Hi nesties!
I have never posted on here, but I've read a LOT of posts and know that you all are full of good advice!
A little back story, H and I have been married almost 2 yrs, and our sex life is a little skant. He says he just isnt in the mood very often and really only wants it about every 2 wks.
anyways, the issue today is that last night i asked him what he thought about me going off the pill. Not because I want to get pregnant, but because i have been on it 7 yrs and think maybe my body should take a break. his reaction was reserved. honestly, i think he may never want to have sex again, simply because he is worried we will get pregnant. (he wants kids one day, but definitely not now.) I told him we could experiment with all the fun condom options, and toys and other ways of pleasuring each other with out the usual.

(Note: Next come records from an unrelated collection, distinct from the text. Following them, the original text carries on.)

**config.mk**
```make
export PLATFORM = sky130hd
export DESIGN_NAME = dac_front
export DESIGN_NICKNAME = d
export VERILOG_FILES = /design/src/rtl/dac_front_pkg.sv /design/src/rtl/dac_front.sv /design/src/rtl/pin_sync.sv /design/src/rtl/clock_out_drv.sv
export SDC_FILE = /design/constraint.sdc
export NUM_CORES = 1
export LEC_CHECK = 0
export BUFFER_PORTS_ARGS = -buffer_cell sky130_fd_sc_hd__buf_2
export CELL_PAD_IN_SITES_DETAIL_PLACEMENT = 2
export CELL_PAD_IN_SITES_GLOBAL_PLACEMENT = 2
export CORE_MARGIN = 1
export CORE_UTILIZATION = 32
export CTS_CLUSTER_DIAMETER = 200
export DETAILED_ROUTE_END_ITERATION = 6
export MAX_ROUTING_LAYER = met4
export PLACE_DENSITY = 0.76
export SYNTH_ARGS = -nofsm -noshare
export SYNTH_HDL_FRONTEND = slang
export SYNTH_SLANG_ARGS = --single-unit
```
**constraint.sdc**
```tcl
create_clock -name ref_clk_i -period 2.2 [get_ports ref_clk_i]
set_input_delay 0.33 -clock ref_clk_i [delete_from_list [all_inputs] [get_ports ref_clk_i]]
set_output_delay 0.33 -clock ref_clk_i [all_outputs]
set_load 0.03 [all_outputs]
```
==> src/verilog/sdut_pkg.sv <==
// Constants shared by the simultaneous converter update block.
// Assumes a single 100 MHz board clock and a 4 KB target window.
package sdut_pkg;
  // Clock.
  localparam int CLK_PERIOD_NS = 10;

  // Channel store geometry.
  localparam int NUM_CH = 8;
  localparam int CODE_W = 16;
  localparam int ADDR_W = 12;
  localparam int DATA_W = 32;
  localparam int BE_W   = 4;

  // Offsets inside the 4 KB window.
  localparam logic [11:0] OFS_START  = 12'h214;
  localparam logic [11:0] OFS_CH0    = 12'h220;
  localparam logic [11:0] CH_STRIDE  = 12'h004;
  localparam logic [15:0] START_CODE = 16'h0001;

  // Control word fields and codes.
  localparam int CTRL_W        = 16;
  localparam int TRIG_SEL_HI   = 6;
  localparam int TRIG_SEL_LO   = 5;
  localparam int TRIG_DIR_BIT  = 7;
  localparam logic [1:0] TRIG_SEL_SW_ONLY  = 2'h0;
  localparam logic [1:0] TRIG_SEL_EXT_ONLY = 2'h1;

  // Reset value of every channel: zero volts on bipolar ranges.
  localparam logic [15:0] CODE_RESET = 16'h0000;

  // Timing figures and their cycle counts.
  localparam int RETRIG_NS  = 6000;
  localparam int RETRIG_CYC = RETRIG_NS / CLK_PERIOD_NS;
  localparam int PULSE_NS   = 125;
  localparam int PULSE_CYC  = (PULSE_NS + CLK_PERIOD_NS - 1) / CLK_PERIOD_NS;
  localparam int ACK_NS     = 150;
  localparam int ACK_CYC    = ACK_NS / CLK_PERIOD_NS;
  localparam int BUSY_NS    = 1000;
  localparam int BUSY_CYC   = BUSY_NS / CLK_PERIOD_NS;
  localparam int MAX_RATE_KHZ = 150;
  localparam int FULL_ACC_KHZ = 100;
  localparam int MIN_GAP_NS = (1000000 + MAX_RATE_KHZ - 1) / MAX_RATE_KHZ;
  localparam int MIN_GAP_CYC =
    (MIN_GAP_NS + CLK_PERIOD_NS - 1) / CLK_PERIOD_NS;
  localparam int CNT_W = 10;

  // Target port sequencing.
  typedef enum logic [1:0] {
    SDUT_BUS_IDLE,
    SDUT_BUS_ACK,
    SDUT_BUS_BUSY
  } sdut_bus_e;
endpackage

does anyone have any advice for me? i just want him to be comfortable with our sex life, no matter what!
em
Re: worried hubby
dealing with something similar right now. We just went off the pill and I had been on it for a long time as well due to health issues. Now I'm better, but we don't want to have kids right now. If you don't want to get pregnant right now there is a great book you might want to check out. It's called "Taking Charge of Your Fertility". It's like natural birth control and I'm about to check it out myself.
Hope that might help
I went off the pill when I split from my STBXH just to give my body a break. I thought it would be a good idea but it really didn't work so well for me. I had my period all the time for about 3 months, and I gained weight when I went back on the pill, something that had never happened to me before. Also my gyno was like wtf why would you do that?
It sounds like you have other sexual issues than just the birth control.
Good for you wanting to give your body a break. Although they say birth control doesn't affect you, it IS an artificial substance in your body. I was on BC for years... the pill, patch, ring, etc... and just went off in January. It took up until this month for my body to readjust so I know it really did take a toll on my body. As PP said, get the taking charge of your fertility book and you'll be able to use that in conjunction with back-up methods like condoms.
As for convincing your guy, it might be different because my DH actually was the first to bring up me coming off BC because it dwindled my sex drive to nothing and he was just plain ol' tired of it. But if you are ready and willing to use other BC methods like condoms, etc. he'll hopefully see you aren't trying to trick him. And you can explain that the info. you get from the book is like double protection because that method is conformed to your system. Good luck!